### Work to be completed
Needed from the entries below: every line that holds the word "automatic".

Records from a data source
===== src/rtl/hwsem_pkg.sv =====
package hwsem_pkg;

  // True when a byte address lands exactly on one requester register.
  function automatic logic reg_hit(input logic [31:0] addr,
                                   input logic [31:0] base,
                                   input logic [31:0] stride,
                                   input logic [31:0] count);
    logic [31:0] off;
    off = addr - base;
    return (addr >= base) && (off < count * stride) && ((off % stride) == 32'd0);
  endfunction

  // Requester index addressed by a byte address (valid only on a hit).
  function automatic logic [31:0] reg_index(input logic [31:0] addr,
                                            input logic [31:0] base,
                                            input logic [31:0] stride);
    return (addr - base) / stride;
  endfunction

  // Read response word: only bit 0 carries information.
  function automatic logic [63:0] resp_word(input logic was_busy);
    return {63'd0, was_busy};
  endfunction

endpackage


===== src/rtl/hwsem_decode.sv =====
module hwsem_decode #(
  parameter int NUM_REQ   = 8,
  parameter int ADDR_W    = 12,
  parameter int BASE_ADDR = 'h100,
  parameter int STRIDE    = 4,
  parameter int IW        = 3
) (
  input  logic [ADDR_W-1:0] addr,
  output logic              hit,
  output logic [IW-1:0]     idx
);
  import hwsem_pkg::*;

  logic [31:0] addr_ext;
  logic [31:0] idx_full;

  assign addr_ext = 32'(addr);
  assign hit      = reg_hit(addr_ext, 32'(BASE_ADDR), 32'(STRIDE), 32'(NUM_REQ));
  assign idx_full = reg_index(addr_ext, 32'(BASE_ADDR), 32'(STRIDE));
  assign idx      = hit ? idx_full[IW-1:0] : '0;

endmodule


===== src/rtl/hwsem_arbiter.sv =====
module hwsem_arbiter #(
  parameter int NUM_LANES = 2,
  parameter int IW        = 3
) (
  input  logic [NUM_LANES-1:0]    cand,
  input  logic [NUM_LANES*IW-1:0] cand_idx,
  input  logic                    lock_busy,
  output logic [NUM_LANES-1:0]    grant,
  output logic [IW-1:0]           win_idx,
  output logic                    acquire
);
  localparam int LW = (NUM_LANES > 1) ? $clog2(NUM_LANES) : 1;

  logic          found;
  logic [IW-1:0] best_idx;
  logic [LW-1:0] best_lane;

  // Lowest requester id wins; strict compare keeps the lower lane on a tie.
  always_comb begin
    found     = 1'b0;
    best_idx  = '0;
    best_lane = '0;
    for (int l = 0; l < NUM_LANES; l++) begin
      if (cand[l] && (!found || (cand_idx[l*IW +: IW] < best_idx))) begin
        found     = 1'b1;
        best_idx  = cand_idx[l*IW +: IW];
        best_lane = LW'(l);
      end
    end
  end

  assign acquire = found && !lock_busy;
  assign win_idx = best_idx;

  always_comb begin
    grant = '0;
    if (acquire) grant[best_lane] = 1'b1;
  end

endmodule


===== src/rtl/hwsem_lock_state.sv =====
module hwsem_lock_state #(
  parameter int NUM_LANES = 2,
  parameter int IW        = 3
) (
  input  logic                    clk,
  input  logic                    rst_n,
  input  logic                    acquire,
  input  logic [IW-1:0]           win_idx,
  input  logic [NUM_LANES-1:0]    wr_eff,
  input  logic [NUM_LANES*IW-1:0] lane_idx,
  output logic                    busy,
  output logic [IW-1:0]           owner,
  output logic                    release_ev
);
  logic [NUM_LANES-1:0] owner_match;

  generate
    for (genvar l = 0; l < NUM_LANES; l++) begin : g_match
      assign owner_match[l] = wr_eff[l] && (lane_idx[l*IW +: IW] == owner);
    end
  endgenerate

  assign release_ev = busy && (|owner_match);

  always_ff @(posedge clk) begin
    if (!rst_n) begin
      busy  <= 1'b0;
      owner <= '0;
    end else if (acquire) begin
      busy  <= 1'b1;
      owner <= win_idx;
    end else if (release_ev) begin
      busy  <= 1'b0;
      owner <= '0;
    end
  end

endmodule


===== src/rtl/hwsem_bank.sv =====
module hwsem_bank #(
  parameter int NUM_REQ   = 8,
  parameter int NUM_LANES = 2,
  parameter int ADDR_W    = 12,
  parameter int DATA_W    = 32,
  parameter int BASE_ADDR = 'h100,
  parameter int STRIDE    = 4,
  localparam int IW       = (NUM_REQ > 1) ? $clog2(NUM_REQ) : 1
) (
  input  logic                        clk,
  input  logic                        rst_n,
  input  logic [NUM_LANES-1:0]        acc_rd,
  input  logic [NUM_LANES-1:0]        acc_wr,
  input  logic [NUM_LANES*ADDR_W-1:0] acc_addr,
  output logic [NUM_LANES*DATA_W-1:0] rd_data,
  output logic [NUM_LANES-1:0]        rd_valid,
  output logic                        lock_held,
  output logic [IW-1:0]               lock_owner
);
  import hwsem_pkg::*;

  // Named internal events, visible to the bound checker.
  logic [NUM_LANES-1:0]    lane_hit;
  logic [NUM_LANES*IW-1:0] lane_idx;
  logic [NUM_LANES-1:0]    rd_eff;
  logic [NUM_LANES-1:0]    wr_eff;
  logic [NUM_LANES-1:0]    grant;
  logic [IW-1:0]           win_idx;
  logic                    acquire;
  logic                    release_ev;
  logic                    busy;
  logic [IW-1:0]           owner;

  generate
    for (genvar l = 0; l < NUM_LANES; l++) begin : g_lane
      hwsem_decode #(
        .NUM_REQ  (NUM_REQ),
        .ADDR_W   (ADDR_W),
        .BASE_ADDR(BASE_ADDR),
        .STRIDE   (STRIDE),
        .IW       (IW)
      ) u_dec (
        .addr(acc_addr[l*ADDR_W +: ADDR_W]),
        .hit (lane_hit[l]),
        .idx (lane_idx[l*IW +: IW])
      );
    end
  endgenerate

  // A read on a lane shadows a write on the same lane.
  assign rd_eff = acc_rd & lane_hit;
  assign wr_eff = acc_wr & ~acc_rd & lane_hit;

  hwsem_arbiter #(
    .NUM_LANES(NUM_LANES),
    .IW       (IW)
  ) u_arb (
    .cand     (rd_eff),
    .cand_idx (lane_idx),
    .lock_busy(busy),
    .grant    (grant),
    .win_idx  (win_idx),
    .acquire  (acquire)
  );

  hwsem_lock_state #(
    .NUM_LANES(NUM_LANES),
    .IW       (IW)
  ) u_state (
    .clk       (clk),
    .rst_n     (rst_n),
    .acquire   (acquire),
    .win_idx   (win_idx),
    .wr_eff    (wr_eff),
    .lane_idx  (lane_idx),
    .busy      (busy),
    .owner     (owner),
    .release_ev(release_ev)
  );

  // Read responses: the granted lane sees "was free", all others "was busy".
  generate
    for (genvar l = 0; l < NUM_LANES; l++) begin : g_resp
      logic [63:0] word;
      assign word = resp_word(busy || !grant[l]);
      always_ff @(posedge clk) begin
        if (!rst_n) begin
          rd_valid[l]              <= 1'b0;
          rd_data[l*DATA_W +: DATA_W] <= '0;
        end else begin
          rd_valid[l] <= rd_eff[l];
          if (rd_eff[l]) rd_data[l*DATA_W +: DATA_W] <= word[DATA_W-1:0];
        end
      end
    end
  endgenerate

  assign lock_held  = busy;
  assign lock_owner = owner;

endmodule


===== config.mk =====
export PLATFORM = sky130hd
export DESIGN_NAME = hwsem_bank
export DESIGN_NICKNAME = d
export VERILOG_FILES = /design/src/rtl/hwsem_pkg.sv /design/src/rtl/hwsem_decode.sv /design/src/rtl/hwsem_arbiter.sv /design/src/rtl/hwsem_lock_state.sv /design/src/rtl/hwsem_bank.sv
export SDC_FILE = /design/constraint.sdc
export NUM_CORES = 1
export LEC_CHECK = 0
export BUFFER_PORTS_ARGS = -buffer_cell sky130_fd_sc_hd__buf_2
export CORE_MARGIN = 4
export CORE_UTILIZATION = 30
export DETAILED_ROUTE_END_ITERATION = 8
export HOLD_SLACK_MARGIN = 0.02
export PLACE_DENSITY = 0.71
export SYNTH_ARGS = -nofsm -noshare
export SYNTH_HDL_FRONTEND = slang
export SYNTH_SLANG_ARGS = --single-unit

===== constraint.sdc =====
create_clock -name clk -period 2.6 [get_ports clk]
set_clock_uncertainty 0.05 [all_clocks]
set_input_delay 0.26 -clock clk [delete_from_list [all_inputs] [get_ports clk]]
set_output_delay 0.26 -clock clk [all_outputs]
set_load 0.01 [all_outputs]

==> results of run 1 <==
flip-flops by register name, summed over array words and instances, names as in the netlist:
name and flops:
u_state.owner 3, rd_data 2, rd_valid 2, u_state.busy 1
routing by layer:
metal / track usage (%) / wire length, um
met5: 0 / 0
met4: 1.985 / 10
met3: 3.941 / 364
met2: 15.52 / 1113
met1: 12.28 / 837
cell families (layout without fill, tap and decap cells):
logic type / Yosys count / in the layout
AOI/OAI and AO/OA: 22 / 22
xor gates and xnor gates: 6 / 6
adders and majority gates: 2 / 2
muxes: 1 / 1
DFF: 8 / 8
other: 1 / 62
buffers and inverters: 66 / 45
and+or+nand+nor: 31 / 31
power by group:
part	total, uW	switching [uW]	internal (uW)	leakage [uW]
Sequential	123	0.152	123	0.0000644
Combinational	88.0	63.8	24.2	0.000540
Clock	92.9	40.2	52.7	0.0000138
area by class of cell:
type	count	area, um^2	share of cell area, %
clock buffers	3	22.52	1.989
inverters	3	11.26	0.9945
multi-input cells	124	680.7	60.11
flip-flops and latches	8	160.2	14.14
well taps	46	57.56	5.083
repair buffers	39	200.2	17.68
per-stage QoR:
step	utilization, %	worst slack, ns	instance area, um^2	total power, uW	hold slack (ns)
2_1_floorplan	-	0.1441	1321	249.5	0.3484
3_3_place_gp	32.49	0.1513	1110	209.5	0.4762
3_5_place_dp	32.49	0.09300	1110	210.4	0.4826
4_1_cts	33.15	0.3653	1132	308.5	0.2476
5_1_grt	33.15	0.2312	1132	332.7	0.2503
6_report	33.15	0.3647	1132	303.9	0.2591
worst min path at each step:
stage | from | end | slack [ns] | cells after the start
after global placement | rd_data[32] | rd_data[32] | 0.48 | 3
after global routing | rst_n | rd_data[0] | 0.25 | 3
after floorplan | rst_n | rd_data[0] | 0.35 | 2
final | rst_n | rd_data[0] | 0.26 | 3
after CTS | rst_n | rd_data[0] | 0.25 | 3
after detailed placement | rd_data[32] | rd_data[32] | 0.48 | 3
critical path, cell delays in order:
cell,delay (ns)
buf_2,0.09
or4b_4,0.55
nor3b_2,0.23
nand2_1,0.08
ha_1,0.29
a21oi_1,0.23
o211ai_4,0.12
o21ba_2,0.23
o41ai_2,0.26
layout by cell type, fill, tap and decap left out, types with 2 or more instances in the layout:
master and instances:
nand2b_1 2, and3_1 2, nor4b_1 2, o2111ai_1 2, nor4_1 2, nor2_1 5, o211ai_1 2, conb_1 62
nand2_1 5, dfxtp_1 8, xor2_1 6, buf_4 2, a21oi_1 6, clkbuf_4 3, ha_1 2, buf_2 37
o21ai_0 5, nor3_1 2, inv_1 3, nand4_1 2, and2_1 2
==> results.md, run 1 <==
* Status: finished clean
* Critical Path RT at 2.71 ns
* RSZ-0062 raised after global routing: no
* Cell Area, Synth at 1092 um^2
* CP arrival at 2.34 ns
* Critical R2R Capture: u_state.owner[0]
* Sequential area share after synthesis at 14.66%
* Post-Synth Adder-Cell Area at 2.291%
* Number of global-route vias before repair at 775
* Synth Flop Type: dfxtp_1
* CP Max Fanout at 5
* Placed cells at 220
* Syn Area/Cell at 7.973 um^2
* FFs w/ async S/R, synth at 0%
* 1st-iter DRT viols at 25
* CTS Buffer Depth at 2
* Synthesis-stage register bit count at 8
* Sink Count at 8
* Nets@finish at 211
* Largest family of logic cells by synthesized area: buffers and inverters
* Crit start category: primary input
* Critical Path End: u_state.owner[0]
* Initial Utilization at 31.98%
* Number of synthesized flops with an enable pin at 0
* Top cells by count, synth: buf_4 (62), dfxtp_1 (8), a21oi_1 (6), xor2_1 (6)
* Vias at 880
* Top-level I/O count at 100
* Synth Area in Compound Gates at 15.35%
* Routed wire length per instance at 10.43 um
* Top cells by area, synth: buf_4 (43%), dfxtp_1 (15%), xor2_1 (4.8%), a21oi_1 (2.7%), ha_1 (2.3%)
* Critical Path Start: acc_addr[1]
* Final WL at 2.326 mm
* Final GP Congestion at 0.9021
* Reg-to-reg slack, setup at 0.92 ns
* Fmax at 0.4474 GHz
* VDD IR max at 0.0001573 V
* Most common cell in the netlist: buf_4
* Xor and xnor fraction of the mapped netlist area at 4.811%
* Register clock-pin slew on the reported worst setup and hold paths at 0.05 ns
* TNS Setup at 0 ns
* Count of cells resized by post-cts repair at 0
* Slew headroom at 62.65%
* First-pass GRT wire length at 3.443 mm
* Synth cell types at 35
* DR pass1 iterations at 4
* Overflow after GRT at 0
* Cell taking the most area after synthesis: buf_4
* Clock latency on the worst-skew pair at 0.25 ns
* Mapped Cells at 137
* Number of diodes at 0
* Hold crit path type: primary input to register
* Clock Root Buffer: clkbuf_4
* P_leak at 0.0006183 uW
* Yosys top cell area share at 42.61%
* Slew Viols, Final at 0
* Crit path kind: primary input to register
* Min cycle time layout at 2.235 ns
* Yosys Warn Count at 0
* CTS tree: yes
* Critical Path Sink Type: register
* Total GRT Usage at 9.732%
* Die area at 4670 um^2
* Setup-failing EPs final at 0
* R2R cell count at 5
* Postcts setup bufs at 0
* Tcrit/Tclk final at 85.97%
* Antenna viol nets, final at 0
* Final Hold Fails at 0
* Area growth syn-to-layout at 3.666%
* Number of max-cap violations at 0
* Post-synthesis simple-gate area fraction at 17.64%
* Remaining DRCs at 0
* # rows at 21
* FF-to-FF Start: u_state.owner[2]
* H-Tree Depth at 1
* Die width at 68.34 um
* Hold_buf cts at 0
* Fill count at 384
* Core area at 3416 um^2
* Mux contribution to synthesized area at 0.9164%
* Number of port buffers at 37
* Final std cells w/o fill at 223
* Detailed Place HPWL at 2.085 mm
* Worst Tran Pin Value at 0.5551 ns
* Die height at 68.34 um
* Vias per cell at 3.946
* PD cells at 268.4 nW/um^2
* Initial antenna violation count at 0
* Largest net degree at the start of global routing at 8
* CTS Buf Count at 3
* Layout cell share with drive strength beyond 1 at 28.81%
Power figures use the tool's default switching activity.
==> run 2: changes to the inputs <==
- CAP_MARGIN: not set -> 15
- REMOVE_ABC_BUFFERS: not set -> 1
==> results.md, run 2 (same netlist as run 1, synthesis figures left out) <==
* Status: finished clean
* Most frequent cells in the layout: conb_1 (62), buf_2 (37), dfxtp_1 (8)
* Vias per cell at 3.919
* Die width at 68.34 um
* Sink Count at 8
* Largest Register: u_state.owner
* Initial antenna violation count at 0
* Clock power share at 30.7%
* TNS Setup at 0 ns
* Number of max-cap violations at 0
* VDD IR max at 0.0001416 V
* PD cells at 268.3 nW/um^2
* Number of port buffers at 37
* Largest net degree at the start of global routing at 8
* H-Tree Depth at 1
* Combinational share of power at 28.8%
* Tcrit/Tclk final at 85.09%
* Critical Path RT at 2.71 ns
* Crit path kind: primary input to register
* Die height at 68.34 um
* Vias at 874
* CP arrival at 2.32 ns
* Total GRT Usage at 9.103%
* CP Max Fanout at 5
* Die area at 4670 um^2
* CTS Buffer Depth at 2
* Min cycle time layout at 2.212 ns
* Pint at 199.7 uW
* CTS Buf Count at 3
* DR pass1 iterations at 4
* Slowest cell on the critical path: or4b_4
* Switching portion of total power at 34.25%
* Fmax at 0.4520 GHz
* Core area at 3416 um^2
* Max reg flops at 3
* Area growth syn-to-layout at 3.666%
* Number of diodes at 0
* Count of cells resized by post-cts repair at 0
* Crit-path cells: buf_2, or4b_4, nor3b_2, nand2_1, ha_1, a21oi_1, o211ai_4, o21ba_2, o41ai_2
* Finished Cell Area at 1132 um^2
* Final WL at 2.323 mm
* Final GP Congestion at 0.9262
* Grt peak-use layer: met2
* Clock latency on the worst-skew pair at 0.25 ns
* Placed Area at 1110 um^2
* Slew headroom at 67.18%
* Clock Root Buffer: clkbuf_4
* Setup-failing EPs final at 0
* Initial Utilization at 31.98%
* First-pass GRT wire length at 3.215 mm
* Routed wire length per instance at 10.42 um
* Top Registers: u_state.owner x3, rd_data x2, rd_valid x2
* Nets@finish at 211
* Switching power at 104.0 uW
* M1 GR Usage at 11.07%
* CP peak stage delay at 0.54 ns
* P_leak at 0.0006183 uW
* Hold crit path type: primary input to register
* Number of global-route vias before repair at 754
* Critical Path Sink Type: register
* Postcts setup bufs at 0
* Slew Viols, Final at 0
* Crit start category: primary input
* Worst Tran Pin Value at 0.4878 ns
* RSZ-0062 raised after global routing: no
* Leading cell type in the layout, fill and taps excluded: conb_1
* 1st-iter DRT viols at 22
* Top-level I/O count at 100
* Remaining DRCs at 0
* GRT met2 Usage at 14.80%
* Sequential Power Share at 40.5%
* Fill count at 404
* CTS tree: yes
* Detailed Place HPWL at 2.052 mm
* Overflow after GRT at 0
* Register clock-pin slew on the reported worst setup and hold paths at 0.05 ns
* Met3 usage at 4.598%
* Final Hold Fails at 0
* Layout cell share with drive strength beyond 1 at 28.81%
* Hold_buf cts at 0
* # rows at 21
* Antenna viol nets, final at 0
[run 2: cell counts in the layout (fill, tap and decap cells not counted)]
Identical to the previous run, type by type.
[run 2: per-stage QoR]
step	utilization [%]	total power [uW]	hold slack (ns)	setup slack (ns)	std cells
after floorplan	-	180.1	0.3484	0.1468	135
after global placement	32.49	209.9	0.4767	0.1552	220
after detailed placement	32.49	210.4	0.4789	0.1115	220
after CTS	33.15	306.8	0.2391	0.3767	223
after global routing	33.15	328.0	0.2590	0.2483	223
final	33.15	303.8	0.2469	0.3876	223
[run 2: layout make-up]
| type | instances | area (um^2) | share of cell area (%) |
|---|---|---|---|
| flip-flops and latches | 8 | 160.2 | 14.14 |
| inverters | 3 | 11.26 | 0.9945 |
| repair buffers | 39 | 200.2 | 17.68 |
| well taps | 46 | 57.56 | 5.083 |
| multi-input cells | 124 | 680.7 | 60.11 |
| clock buffers | 3 | 22.52 | 1.989 |
[run 2: power by group through the flow]
stage	sequential (uW)	combinational [uW]	clock (uW)
2_1_floorplan	126	54.5	0
3_5_place_dp	126	84.8	0
6_report	123	87.6	93.2
3_3_place_gp	126	84.3	0
5_1_grt	123	98.9	106
4_1_cts	123	84.9	99.0
[run 2: path summary, 6_finish.rpt]
path | start | end | slack, ns | depth (start not counted)
max | acc_addr[1] | u_state.owner[0] | 0.39 | 9
min | rst_n | rd_data[0] | 0.25 | 3
max reg2reg | u_state.owner[2] | u_state.owner[0] | 0.93 | 5
min reg2reg | rd_data[32] | rd_data[32] | 0.48 | 3
[run 2: worst max-delay path, delay by kind of cell]
kind	cells	cell delay (ns)
simple gates	3	0.86
compound gates	4	0.81
fa+ha+maj	1	0.29
buf+inv	1	0.10
[run 2: metal layers]
| layer | up-vias | part of all wire, % |
|---|---|---|
| li1 | 427 | - |
| met1 | 382 | 38 |
| met2 | 65 | 48 |
| met3 | 0 | 14 |
| met4 | 0 | 0 |
| met5 | - | 0 |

### Written response
  function automatic logic reg_hit(input logic [31:0] addr,
  function automatic logic [31:0] reg_index(input logic [31:0] addr,
  function automatic logic [63:0] resp_word(input logic was_busy);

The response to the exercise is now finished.